◆ **Task description**: Two lines below mark the span: the one containing "final_area_sq_um=2420" and the one containing "ys_seq_area_frac=0.425". Set down both, plus every line between, exactly as they stand, and nothing else.

◆ **Working data**:
File: src/rtl/cpm_pkg.sv
package cpm_pkg;
  // Default lane formats of the multiplier
  localparam int CPM_A_LANE   = 24;  // container width of one sample part
  localparam int CPM_A_BITS   = 21;  // significant bits of one sample part
  localparam int CPM_B_LANE   = 16;  // width of one phasor part
  localparam int CPM_DROP     = 6;   // least significant bits discarded
  localparam int CPM_STAGES   = 4;   // register stages from input to output
  localparam int CPM_NPROD    = 4;   // partial products per complex multiply
endpackage

File: src/rtl/cpm_handshake.sv
// Joins the two slave streams and derives the pipeline advance enable.
module cpm_handshake (
  input  logic a_valid,
  input  logic b_valid,
  input  logic out_valid,
  input  logic out_ready,
  output logic a_ready,
  output logic b_ready,
  output logic adv,
  output logic take
);
  always_comb begin
    adv     = !out_valid || out_ready;
    a_ready = adv && b_valid;
    b_ready = adv && a_valid;
    take    = adv && a_valid && b_valid;
  end
endmodule

File: src/rtl/cpm_prod_stage.sv
// Registers the four full-precision partial products.
// Index map: 0 = I*cos, 1 = Q*cos, 2 = I*sin, 3 = Q*sin
module cpm_prod_stage #(
  parameter int A_BITS = cpm_pkg::CPM_A_BITS,
  parameter int B_W    = cpm_pkg::CPM_B_LANE,
  localparam int P_W   = A_BITS + B_W
) (
  input  logic                clk,
  input  logic                en,
  input  logic signed [A_BITS-1:0] s_i,
  input  logic signed [A_BITS-1:0] s_q,
  input  logic signed [B_W-1:0]    p_c,
  input  logic signed [B_W-1:0]    p_s,
  output logic signed [P_W-1:0]    prod [cpm_pkg::CPM_NPROD]
);
  for (genvar k = 0; k < cpm_pkg::CPM_NPROD; k++) begin : g_term
    logic signed [A_BITS-1:0] samp;
    logic signed [B_W-1:0]    ph;
    logic signed [P_W-1:0]    term_q;

    assign samp = (k % 2 == 1) ? s_q : s_i;
    assign ph   = (k >= 2)     ? p_s : p_c;

    always_ff @(posedge clk) begin
      if (en) term_q <= P_W'(samp) * P_W'(ph);
    end

    assign prod[k] = term_q;
  end
endmodule

File: src/rtl/cpm_combine.sv
// Forms the exact real/imaginary sums, then drops the low bits.
module cpm_combine #(
  parameter int A_BITS = cpm_pkg::CPM_A_BITS,
  parameter int B_W    = cpm_pkg::CPM_B_LANE,
  parameter int DROP   = cpm_pkg::CPM_DROP,
  localparam int P_W   = A_BITS + B_W,
  localparam int FULL_W = P_W + 1,
  localparam int OUT_W = FULL_W - DROP
) (
  input  logic                    clk,
  input  logic                    en,
  input  logic signed [P_W-1:0]   prod [cpm_pkg::CPM_NPROD],
  output logic [OUT_W-1:0]        re_o,
  output logic [OUT_W-1:0]        im_o
);
  logic signed [FULL_W-1:0] re_full, im_full;
  logic signed [FULL_W-1:0] ic_x, qc_x, is_x, qs_x;

  always_comb begin
    ic_x = FULL_W'(prod[0]);
    qc_x = FULL_W'(prod[1]);
    is_x = FULL_W'(prod[2]);
    qs_x = FULL_W'(prod[3]);
  end

  always_ff @(posedge clk) begin
    if (en) begin
      re_full <= ic_x - qs_x;
      im_full <= is_x + qc_x;
    end
  end

  always_ff @(posedge clk) begin
    if (en) begin
      re_o <= re_full[FULL_W-1:DROP];
      im_o <= im_full[FULL_W-1:DROP];
    end
  end
endmodule

File: src/rtl/cplx_phasor_mult.sv
// Four-stage streaming complex multiplier: sample times phasor.
module cplx_phasor_mult #(
  parameter int A_W    = cpm_pkg::CPM_A_LANE,
  parameter int A_BITS = cpm_pkg::CPM_A_BITS,
  parameter int B_W    = cpm_pkg::CPM_B_LANE,
  parameter int DROP   = cpm_pkg::CPM_DROP,
  localparam int OUT_W = A_BITS + B_W + 1 - DROP
) (
  input  logic               clk,
  input  logic               rst_n,
  input  logic [2*A_W-1:0]   s_a_data,
  input  logic               s_a_last,
  input  logic               s_a_valid,
  output logic               s_a_ready,
  input  logic [2*B_W-1:0]   s_b_data,
  input  logic               s_b_last,
  input  logic               s_b_valid,
  output logic               s_b_ready,
  output logic [2*OUT_W-1:0] m_data,
  output logic               m_last,
  output logic               m_valid,
  input  logic               m_ready
);
  localparam int STAGES = cpm_pkg::CPM_STAGES;
  localparam int P_W    = A_BITS + B_W;

  logic adv, take;
  logic [STAGES-1:0] vld, lst;

  cpm_handshake u_hs (
    .a_valid  (s_a_valid),
    .b_valid  (s_b_valid),
    .out_valid(vld[STAGES-1]),
    .out_ready(m_ready),
    .a_ready  (s_a_ready),
    .b_ready  (s_b_ready),
    .adv      (adv),
    .take     (take)
  );

  // Stage 1: capture the significant bits of each operand
  logic signed [A_BITS-1:0] i1, q1;
  logic signed [B_W-1:0]    c1, s1;

  always_ff @(posedge clk) begin
    if (adv) begin
      i1 <= s_a_data[A_BITS-1:0];
      q1 <= s_a_data[A_W+A_BITS-1:A_W];
      c1 <= s_b_data[B_W-1:0];
      s1 <= s_b_data[2*B_W-1:B_W];
    end
  end

  // Valid and last flags travel alongside the data
  for (genvar g = 0; g < STAGES; g++) begin : g_flag
    always_ff @(posedge clk) begin
      if (!rst_n) vld[g] <= 1'b0;
      else if (adv) vld[g] <= (g == 0) ? take : vld[(g == 0) ? 0 : g-1];
    end
    always_ff @(posedge clk) begin
      if (adv) lst[g] <= (g == 0) ? s_a_last : lst[(g == 0) ? 0 : g-1];
    end
  end

  // Stage 2: partial products
  logic signed [P_W-1:0] prod [cpm_pkg::CPM_NPROD];

  cpm_prod_stage #(.A_BITS(A_BITS), .B_W(B_W)) u_prod (
    .clk (clk),
    .en  (adv),
    .s_i (i1),
    .s_q (q1),
    .p_c (c1),
    .p_s (s1),
    .prod(prod)
  );

  // Stages 3 and 4: exact sums, then truncation
  logic [OUT_W-1:0] re_o, im_o;

  cpm_combine #(.A_BITS(A_BITS), .B_W(B_W), .DROP(DROP)) u_comb (
    .clk (clk),
    .en  (adv),
    .prod(prod),
    .re_o(re_o),
    .im_o(im_o)
  );

  assign m_data  = {im_o, re_o};
  assign m_valid = vld[STAGES-1];
  assign m_last  = lst[STAGES-1];
endmodule

File: config.mk
export PLATFORM = sky130hd
export DESIGN_NAME = cplx_phasor_mult
export DESIGN_NICKNAME = d
export VERILOG_FILES = /design/src/rtl/cpm_pkg.sv /design/src/rtl/cpm_handshake.sv /design/src/rtl/cpm_prod_stage.sv /design/src/rtl/cpm_combine.sv /design/src/rtl/cplx_phasor_mult.sv
export SDC_FILE = /design/constraint.sdc
export NUM_CORES = 2
export LEC_CHECK = 0
export ABC_AREA = 1
export BUFFER_PORTS_ARGS = -buffer_cell sky130_fd_sc_hd__buf_2
export CORE_ASPECT_RATIO = 2
export CORE_MARGIN = 2
export CORE_UTILIZATION = 60
export DETAILED_ROUTE_END_ITERATION = 8
export GPL_ROUTABILITY_DRIVEN = 0
export PLACE_DENSITY = 0.76
export SLEW_MARGIN = 5
export SYNTH_ARGS = -nofsm -noshare
export SYNTH_HDL_FRONTEND = slang
export SYNTH_SLANG_ARGS = --single-unit
File: constraint.sdc
create_clock -name clk -period 10.85 [get_ports clk]
set_input_delay 2.17 -clock clk [delete_from_list [all_inputs] [get_ports clk]]
set_output_delay 2.17 -clock clk [all_outputs]
set_load 0.005 [all_outputs]
**src/rtl/irqv_pkg.sv**
```systemverilog
// Shared constants and types for the vectored interrupt controller.
// Assumes source numbers are fixed by priority: lower number wins.
package irqv_pkg;
    typedef enum logic [1:0] {
        VK_RESTART = 2'd0,
        VK_TABLE   = 2'd1,
        VK_BUSOP   = 2'd2
    } vkind_e;

    localparam int SRC_TRAP  = 0;
    localparam int SRC_NMI   = 1;
    localparam int SRC_PRI   = 2;
    localparam int SRC_SLOT0 = 3;   // first source using a table slot code

    localparam logic [1:0] CFG_PAGE = 2'd0;
    localparam logic [1:0] CFG_SLOT = 2'd1;
    localparam logic [1:0] CFG_CTRL = 2'd2;

    localparam int CTRL_TRAP_BIT = 7;
    localparam int SLOT_W        = 3;
    localparam int CODE_W        = 5;

    localparam logic [15:0] ADDR_NMI  = 16'h0066;
    localparam logic [15:0] ADDR_PRI1 = 16'h0038;
endpackage

```
**src/rtl/irqv_regs.sv**
```systemverilog
// Configuration registers: vector page, table-slot field, per-pin enables
// and the trap status pair. Assumes PAGE_W >= 8 so control bit 7 exists.
module irqv_regs
    import irqv_pkg::*;
#(
    parameter int PAGE_W = 8,
    parameter int N_AUX  = 2
) (
    input  logic              clk,
    input  logic              rst_n,
    input  logic              cfg_we,
    input  logic [1:0]        cfg_addr,
    input  logic [PAGE_W-1:0] cfg_wdata,
    input  logic              undef_op,
    input  logic              undef_second,
    output logic [PAGE_W-1:0] page_q,
    output logic [SLOT_W-1:0] slot_q,
    output logic [N_AUX:0]    pin_en,
    output logic              trap_flag,
    output logic              trap_byte2
);
    // Page, slot and enable registers written by software.
    always_ff @(posedge clk) begin
        if (!rst_n) begin
            page_q <= '0;
            slot_q <= '0;
            pin_en <= (N_AUX+1)'(1);
        end else if (cfg_we) begin
            case (cfg_addr)
                CFG_PAGE: page_q <= cfg_wdata;
                CFG_SLOT: slot_q <= cfg_wdata[SLOT_W-1:0];
                CFG_CTRL: pin_en <= cfg_wdata[N_AUX:0];
                default:  ;
            endcase
        end
    end

    // Trap status: hardware set has precedence over a software clear.
    always_ff @(posedge clk) begin
        if (!rst_n) begin
            trap_flag  <= 1'b0;
            trap_byte2 <= 1'b0;
        end else if (undef_op) begin
            trap_flag  <= 1'b1;
            trap_byte2 <= undef_second;
        end else if (cfg_we && cfg_addr == CFG_CTRL && !cfg_wdata[CTRL_TRAP_BIT]) begin
            trap_flag  <= 1'b0;
        end
    end
endmodule

```
**src/rtl/irqv_req.sv**
```systemverilog
// Request conditioning: latches trap and non-maskable edges until taken,
// gates level-sensitive pins and internal lines with their enables.
// Assumes take_* pulse only in a cycle where that source wins an ack.
module irqv_req #(
    parameter int N_AUX = 2,
    parameter int N_INT = 7,
    localparam int N_SRC = 3 + N_AUX + N_INT
) (
    input  logic             clk,
    input  logic             rst_n,
    input  logic             nmi_pin,
    input  logic             undef_op,
    input  logic [N_AUX:0]   ext_pin,
    input  logic [N_INT-1:0] int_req,
    input  logic             gie,
    input  logic [N_AUX:0]   pin_en,
    input  logic             take_trap,
    input  logic             take_nmi,
    output logic [N_SRC-1:0] eligible,
    output logic             trap_pend,
    output logic             nmi_pend
);
    logic nmi_d;

    // Edge detector history for the non-maskable pin.
    always_ff @(posedge clk) begin
        if (!rst_n) nmi_d <= 1'b0;
        else        nmi_d <= nmi_pin;
    end

    // Latched requests: a new event outranks the clear from an acknowledge.
    always_ff @(posedge clk) begin
        if (!rst_n) begin
            trap_pend <= 1'b0;
            nmi_pend  <= 1'b0;
        end else begin
            if (undef_op)       trap_pend <= 1'b1;
            else if (take_trap) trap_pend <= 1'b0;
            if (nmi_pin && !nmi_d) nmi_pend <= 1'b1;
            else if (take_nmi)     nmi_pend <= 1'b0;
        end
    end

    // Unmasked sources at the top of the priority order.
    always_comb begin
        eligible[0] = trap_pend;
        eligible[1] = nmi_pend;
        eligible[2] = gie & pin_en[0] & ext_pin[0];
    end

    // Auxiliary pins, each with its own enable bit.
    for (genvar a = 0; a < N_AUX; a++) begin : g_aux
        assign eligible[3+a] = gie & pin_en[a+1] & ext_pin[a+1];
    end

    // Internal lines, gated by the global enable only.
    for (genvar i = 0; i < N_INT; i++) begin : g_int
        assign eligible[3+N_AUX+i] = gie & int_req[i];
    end
endmodule

```
**src/rtl/irqv_arb.sv**
```systemverilog
// Fixed-priority pick of the lowest-numbered eligible source and the
// entry address it uses. Purely combinational; the top registers it.
module irqv_arb
    import irqv_pkg::*;
#(
    parameter int N_SRC  = 12,
    parameter int PAGE_W = 8,
    localparam int SRC_W = $clog2(N_SRC),
    localparam int VEC_W = PAGE_W + 8
) (
    input  logic [N_SRC-1:0]  eligible,
    input  logic [1:0]        int_mode,
    input  logic [PAGE_W-1:0] page_q,
    input  logic [SLOT_W-1:0] slot_q,
    input  logic [7:0]        bus_byte,
    output logic              any,
    output logic [SRC_W-1:0]  win,
    output vkind_e            kind,
    output logic [VEC_W-1:0]  addr
);
    logic [CODE_W-1:0] code;

    // Priority encoder: the last hit scanning downward is the lowest number.
    always_comb begin
        any = 1'b0;
        win = '0;
        for (int i = N_SRC-1; i >= 0; i--) begin
            if (eligible[i]) begin
                any = 1'b1;
                win = SRC_W'(i);
            end
        end
    end

    // Slot code is twice the position among table-slot sources.
    assign code = CODE_W'((32'(win) - SRC_SLOT0) * 2);

    // Entry address and kind for the winning source.
    always_comb begin
        kind = VK_RESTART;
        addr = '0;
        if (win == SRC_W'(SRC_NMI)) begin
            addr = VEC_W'(ADDR_NMI);
        end else if (win == SRC_W'(SRC_PRI)) begin
            if (int_mode[1]) begin
                kind = VK_TABLE;
                addr = {page_q, bus_byte};
            end else if (int_mode[0]) begin
                addr = VEC_W'(ADDR_PRI1);
            end else begin
                kind = VK_BUSOP;
            end
        end else if (win >= SRC_W'(SRC_SLOT0)) begin
            kind = VK_TABLE;
            addr = {page_q, slot_q, code};
        end
    end
endmodule

```
**src/rtl/irq_vector_ctrl.sv**
```systemverilog
// Top level of the vectored interrupt controller. Registers the winner of
// an acknowledge and holds it until the next one. Assumes ack is a pulse
// from the CPU and that external pins are already synchronous to clk.
module irq_vector_ctrl
    import irqv_pkg::*;
#(
    parameter int PAGE_W = 8,
    parameter int N_AUX  = 2,
    parameter int N_INT  = 7,
    localparam int N_SRC = 3 + N_AUX + N_INT,
    localparam int SRC_W = $clog2(N_SRC),
    localparam int VEC_W = PAGE_W + 8
) (
    input  logic              clk,
    input  logic              rst_n,
    input  logic              cfg_we,
    input  logic [1:0]        cfg_addr,
    input  logic [PAGE_W-1:0] cfg_wdata,
    input  logic              gie,
    input  logic [1:0]        int_mode,
    input  logic              undef_op,
    input  logic              undef_second,
    input  logic              nmi_pin,
    input  logic [N_AUX:0]    ext_pin,
    input  logic [N_INT-1:0]  int_req,
    input  logic [7:0]        bus_byte,
    input  logic              ack,
    output logic              irq_pending,
    output logic [SRC_W-1:0]  vec_src,
    output logic [1:0]        vec_kind,
    output logic [VEC_W-1:0]  vec_addr,
    output logic              trap_flag,
    output logic              trap_byte2
);
    logic [PAGE_W-1:0] page_q;
    logic [SLOT_W-1:0] slot_q;
    logic [N_AUX:0]    pin_en;
    logic [N_SRC-1:0]  eligible;
    logic              trap_pend, nmi_pend, any, grant;
    logic [SRC_W-1:0]  win;
    vkind_e            kind;
    logic [VEC_W-1:0]  addr;

    assign grant       = ack & any;
    assign irq_pending = any;

    irqv_regs #(.PAGE_W(PAGE_W), .N_AUX(N_AUX)) u_regs (
        .clk, .rst_n, .cfg_we, .cfg_addr, .cfg_wdata, .undef_op, .undef_second,
        .page_q, .slot_q, .pin_en, .trap_flag, .trap_byte2
    );

    irqv_req #(.N_AUX(N_AUX), .N_INT(N_INT)) u_req (
        .clk, .rst_n, .nmi_pin, .undef_op, .ext_pin, .int_req, .gie, .pin_en,
        .take_trap (grant && win == SRC_W'(SRC_TRAP)),
        .take_nmi  (grant && win == SRC_W'(SRC_NMI)),
        .eligible, .trap_pend, .nmi_pend
    );

    irqv_arb #(.N_SRC(N_SRC), .PAGE_W(PAGE_W)) u_arb (
        .eligible, .int_mode, .page_q, .slot_q, .bus_byte,
        .any, .win, .kind, .addr
    );

    // Vector output register: loads on a granted acknowledge, else holds.
    always_ff @(posedge clk) begin
        if (!rst_n) begin
            vec_src  <= '0;
            vec_kind <= VK_RESTART;
            vec_addr <= '0;
        end else if (grant) begin
            vec_src  <= win;
            vec_kind <= kind;
            vec_addr <= addr;
        end
    end
endmodule

```
**config.mk**
```make
export PLATFORM = sky130hd
export DESIGN_NAME = irq_vector_ctrl
export DESIGN_NICKNAME = d
export VERILOG_FILES = /design/src/rtl/irqv_pkg.sv /design/src/rtl/irqv_regs.sv /design/src/rtl/irqv_req.sv /design/src/rtl/irqv_arb.sv /design/src/rtl/irq_vector_ctrl.sv
export SDC_FILE = /design/constraint.sdc
export NUM_CORES = 1
export LEC_CHECK = 0
export BUFFER_PORTS_ARGS = -buffer_cell sky130_fd_sc_hd__buf_2
export CAP_MARGIN = 20
export CORE_UTILIZATION = 35
export CTS_CLUSTER_SIZE = 28
export DETAILED_ROUTE_END_ITERATION = 7
export GPL_TIMING_DRIVEN = 0
export PLACE_DENSITY = 0.6
export SLEW_MARGIN = 20
export SYNTH_ARGS = -nofsm -noshare
export SYNTH_HDL_FRONTEND = slang
export SYNTH_SLANG_ARGS = --single-unit
```
**constraint.sdc**
```tcl
create_clock -name clk -period 3.1 [get_ports clk]
set_input_delay 0.155 -clock clk [delete_from_list [all_inputs] [get_ports clk]]
set_output_delay 0.155 -clock clk [all_outputs]
set_load 0.005 [all_outputs]
```
==> results.ini, run 1 <==
[run]
max-cap-violations=0

[power]
power_uw=1100
ir_drop_mv=0.320
p_leak_uw=0.00106
cellPowerDensity_nw_per_um2=453

[clock_tree]
clk_path_buf_depth=2
cts_inserted_buffers=5
clk_pin_slew_ns=0.09
post_cts_buffers=0
cts_root_buffer=clkbuf_8
clkSinkCount=41
ctsHoldBuffers=0
post_cts_resize_count=0
tritoncts=yes
clock_latency_ns=0.30
htree_levels=2

[timing]
finClkSkew_ns=0.0102
fin_crit_ns=2.77
worstMarginPinSlew_ns=0.643
setup_viol=0
slew_headroom=0.570
grt_setup_unrepaired=false
timing_hold_violations_final=0
fin_crit_sh=0.894
fin_tns_setup_ns=0
slew_violations=0
max_clock_freq_mhz=361

[global_routing]
grt_usage=0.177
grt_pass1_vias=1700
grt-ovfl-total=0
antenna_found_initial=0
grt_max_degree=15
grt_first_pass_wirelength_um=8140

[drt]
ant_nets=0
vias=1745
dr.first_iter.drc_count=76
wl_per_cell_um=14.3
firstDrtPassIters=4
routed_via_density=5.12
routed_wl_um=4870
drt_drc_violations_left=0

[final_layout]
antennaDiodeCount=0
final_area_sq_um=2420
fillCellCount=549
seq_area_sq_um=821
drive_above_1_share=0.306
syn_to_final_growth_pct=25.0
multiInputGateArea_sq_um=1050
nets=310

[synthesis]
syn_inst=202
synth_top_area_frac=0.425
postSynth.topFlopCell=dfxtp_1
synth_cell_types=47
ys_seq_area_frac=0.425
synthTopCellsByArea=dfxtp_1 (42%), mux2i_1 (7.8%), nor2b_1 (7.4%), a22o_1 (4.5%), a21oi_1 (3.1%)
synth_edf_count=0
yosysTopAreaCell=dfxtp_1
ys_ff_latch=41
synth_warnings=0
syn_nets=242
async_reset_ff_frac=0
avgSynthCellArea_sq_um=9.57
synth_area_sq_um=1930

[outcome]
outcome=complete, no violations

[worst_setup_path]
rrSetupSlack_ns=0.33
cp.arrival_ns=3.01
cpLargestDelayFamily=compound AO/OA/AOI/OAI gates
critPathMaxFanout=10
path_class=reg -> reg
end_kind=register
r2r-start=u_regs.pin_en[1]$_SDFFE_PN0P_
slowest_stage=o31ai_2
cp_cell_sequence=a22oi_1 > o21ai_0 > nand3_1 > inv_1 > ha_1 > clkbuf_1 > o31ai_2 > a21oi_2 > nor2_2 > a22o_1
timing.rr.end=vec_addr[12]$_SDFFE_PN0P_
critPathMaxStageDelay_ns=0.41
cp_data_required_time_ns=3.34
ff2ff_path_depth=10
worstSetupStartpointType=register
cp_num_cells=10
crit_buf_inv=2

[placed_design]
placed_cell_area_sq_um=2330
dp_hpwl_um=3640
port_buffers=61
gp_congestion=0.759

[floorplanning]
initial_core_util=0.371
row_count=26
die_h_um=76.3
core_sq_um=5200
die_x_um=76.3
num_io_pins=63
dieArea_sq_um=5820

[hold_path]
hold_start=nmi_pin
hold_class=in -> reg
holdPathStages=2
holdPathEnd=u_req.nmi_d$_SDFF_PN0_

◆ **Exercise result**:
final_area_sq_um=2420
fillCellCount=549
seq_area_sq_um=821
drive_above_1_share=0.306
syn_to_final_growth_pct=25.0
multiInputGateArea_sq_um=1050
nets=310

[synthesis]
syn_inst=202
synth_top_area_frac=0.425
postSynth.topFlopCell=dfxtp_1
synth_cell_types=47
ys_seq_area_frac=0.425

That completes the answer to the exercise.